With COVID-19 impacting global supply chains across many industries right now, Gartner is advising organizations to focus their efforts on three impact areas for their initial crisis management.
“As COVID-19 spreads globally, we are seeing increased supply chain disruption, but also changes in consumer spending habits,” said Sarah Watt, senior director analyst with the Gartner Supply Chain practice, in a press release.
“Supply has been impacted in three primary ways: limited access to employees due to quarantines, factory closures or manufacturing slowdowns, and limited access to logistics to move goods,” Watt continued. “Most supply chain organizations are in crisis management, assessing impacts and response on a daily, if not hourly basis.”

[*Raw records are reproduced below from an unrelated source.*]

### src/nvac_cfg.svh
// Constants for the byte non-volatile access controller
`ifndef NVAC_CFG_SVH
`define NVAC_CFG_SVH
`define NVAC_DEPTH        32
`define NVAC_AW           5
`define NVAC_SEL_ADDRESS  2'h0
`define NVAC_SEL_DATA     2'h1
`define NVAC_SEL_CONTROL  2'h2
`define NVAC_CTRL_OFFSET  8'h40
`define NVAC_SECTOR_ONE   8'h01
`define NVAC_BIT_WPERMIT  3
`define NVAC_BIT_WSTART   2
`define NVAC_BIT_RPERMIT  1
`define NVAC_BIT_RSTART   0
`define NVAC_RESET_BYTE   8'h00
`define NVAC_READ_CYCLES  4'h3
`define NVAC_WRITE_TICKS  8'h40
`define NVAC_TICK_DIV     8'hC8
`endif

### src/nvac_pkg.sv
// Types for the byte non-volatile access controller
package nvac_pkg;
	typedef enum logic [1:0] {NVAC_IDLE, NVAC_READ, NVAC_WRITE} nvac_state_t;
	typedef logic [7:0] nvac_byte_t;
endpackage

### src/nvac_tick_if.sv
// Interface carrying the write timer tick between modules
`timescale 1ns/100ps
interface nvac_tick_if;
	logic tick;
	logic run;
	modport source (output tick, input run);
	modport sink   (input tick, output run);
endinterface

### src/nvac_write_timer.sv
// Divider, held at zero while not running, producing the slow write timer tick
`timescale 1ns/100ps
`include "nvac_cfg.svh"
module nvac_write_timer (
	input  wire logic   clk_in,
	input  wire logic   rst_n_in,
	nvac_tick_if.source tk
);
	logic [7:0] div;

	// Divider stands for the slow independent write oscillator
	always_ff @(posedge clk_in or negedge rst_n_in) begin
		if (!rst_n_in) begin
			div <= 8'h00;
		end else if (!tk.run || div == `NVAC_TICK_DIV - 8'h01) begin
			div <= 8'h00;
		end else begin
			div <= div + 8'h01;
		end
	end

	assign tk.tick = tk.run && (div == `NVAC_TICK_DIV - 8'h01);
endmodule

Workforce, Products, Costs
To help companies manage in this time of global crisis, Gartner is telling supply chain leaders to focus their efforts on these three main areas: workforce, product, and costs. Here’s why the firm sees these as the most critical areas and its advice to companies that need help developing a plan of attack:
Workforce. In order to limit the impact of COVID-19, many employees have been instructed by local governments or advised by their employers to stay at home. Employers have put in place controls around travel and site visitors. “For factories, this resulted in goods not being produced and exported to dependent markets or other factories,” Gartner pointed out, noting that as long as this situation continues, supply chains won’t work as intended.

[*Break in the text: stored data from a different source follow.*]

## config.mk

```make
export PLATFORM = sky130hd
export DESIGN_NAME = iop_top
export DESIGN_NICKNAME = d
export VERILOG_FILES = /design/src/iop_pkg.sv /design/src/iop_clk_blk.sv /design/src/iop_port_unit.sv /design/src/iop_top.sv
export SDC_FILE = /design/constraint.sdc
export NUM_CORES = 2
export LEC_CHECK = 0
export BUFFER_PORTS_ARGS = -buffer_cell sky130_fd_sc_hd__buf_2
export CAP_MARGIN = 20
export CORE_MARGIN = 2
export CORE_UTILIZATION = 61
export DETAILED_ROUTE_END_ITERATION = 8
export PLACE_DENSITY = 0.82
export SLEW_MARGIN = 20
export SYNTH_ARGS = -nofsm -noshare
export SYNTH_HDL_FRONTEND = slang
export SYNTH_SLANG_ARGS = --single-unit
```

## constraint.sdc

```tcl
create_clock -name core_clk -period 5.25 [get_ports core_clk]
set_input_delay 0.525 -clock core_clk [delete_from_list [all_inputs] [get_ports core_clk]]
set_output_delay 0.525 -clock core_clk [all_outputs]
set_load 0.01 [all_outputs]
```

“As the virus extends globally, supply chain leaders need to think about how to protect the health of workers, and support individuals who are ill,” said Watt. “Providing clear and consistent communication through human resources and travel security is essential. As this crisis is ongoing, the risk is that crisis management teams become fatigued and make poor decisions.”
Products. According to Gartner, COVID-19 has the potential to change the competitive landscape. Suppliers for commoditized products are at risk to lose market share, as clients will look into substitute suppliers when they don’t receive their products on time. “Products associated with a higher degree of brand loyalty are likely to be less impacted in the short term because customers are more willing to wait,” the research firm added. “As the virus progresses, consumers might adopt more conservative spending patterns, focusing on essential goods.”
When forced to make trade-off decisions, for example, supply chain leaders must analyze and forecast the impact of the new coronavirus on customer demand and product availability. Prioritization and trade-offs can be made based on high-revenue or high-profit margin products that are in demand.
“Supply chain organizations need to frequently reassess their supply and demand plans based on the evolution of the virus and consumer sentiment,” Watt said. “Supply chains may also experience sharp increases in demand for products or unexpected consequences from the event, such as panic buying for essential items.”
Costs. Gartner expects a variety of financial impacts for organizations, including increased shipping costs, higher product costs and the ongoing need to meet their own financial objectives. “Even contractually-agreed prices and quantities of materials might no longer be valid,” Watt pointed out. “Suppliers could invoke force majeure clauses or otherwise look to pass on additional costs up through the supply chain.”
Any additional COVID-19-related costs should be treated as an issue that concerns the whole organization, versus just a single department, Gartner pointed out. “This makes it easier to assess the costs against the organization’s ability to achieve its strategic objectives and manage stakeholder expectations.”
A Focus on Resilience and Continuity
Watt said that right now is a good time to sit down with your firm’s legal department and analyze all supplier contracts. That way, when the time for renewal comes, you’ll be helping to ensure that the organization is financially protected against similar situations that might occur in the future.
“Supply chains will not be the same after this event,” Watt concluded. “There will be an increased focus on resilience, risk exposure and business continuity plans going forward.”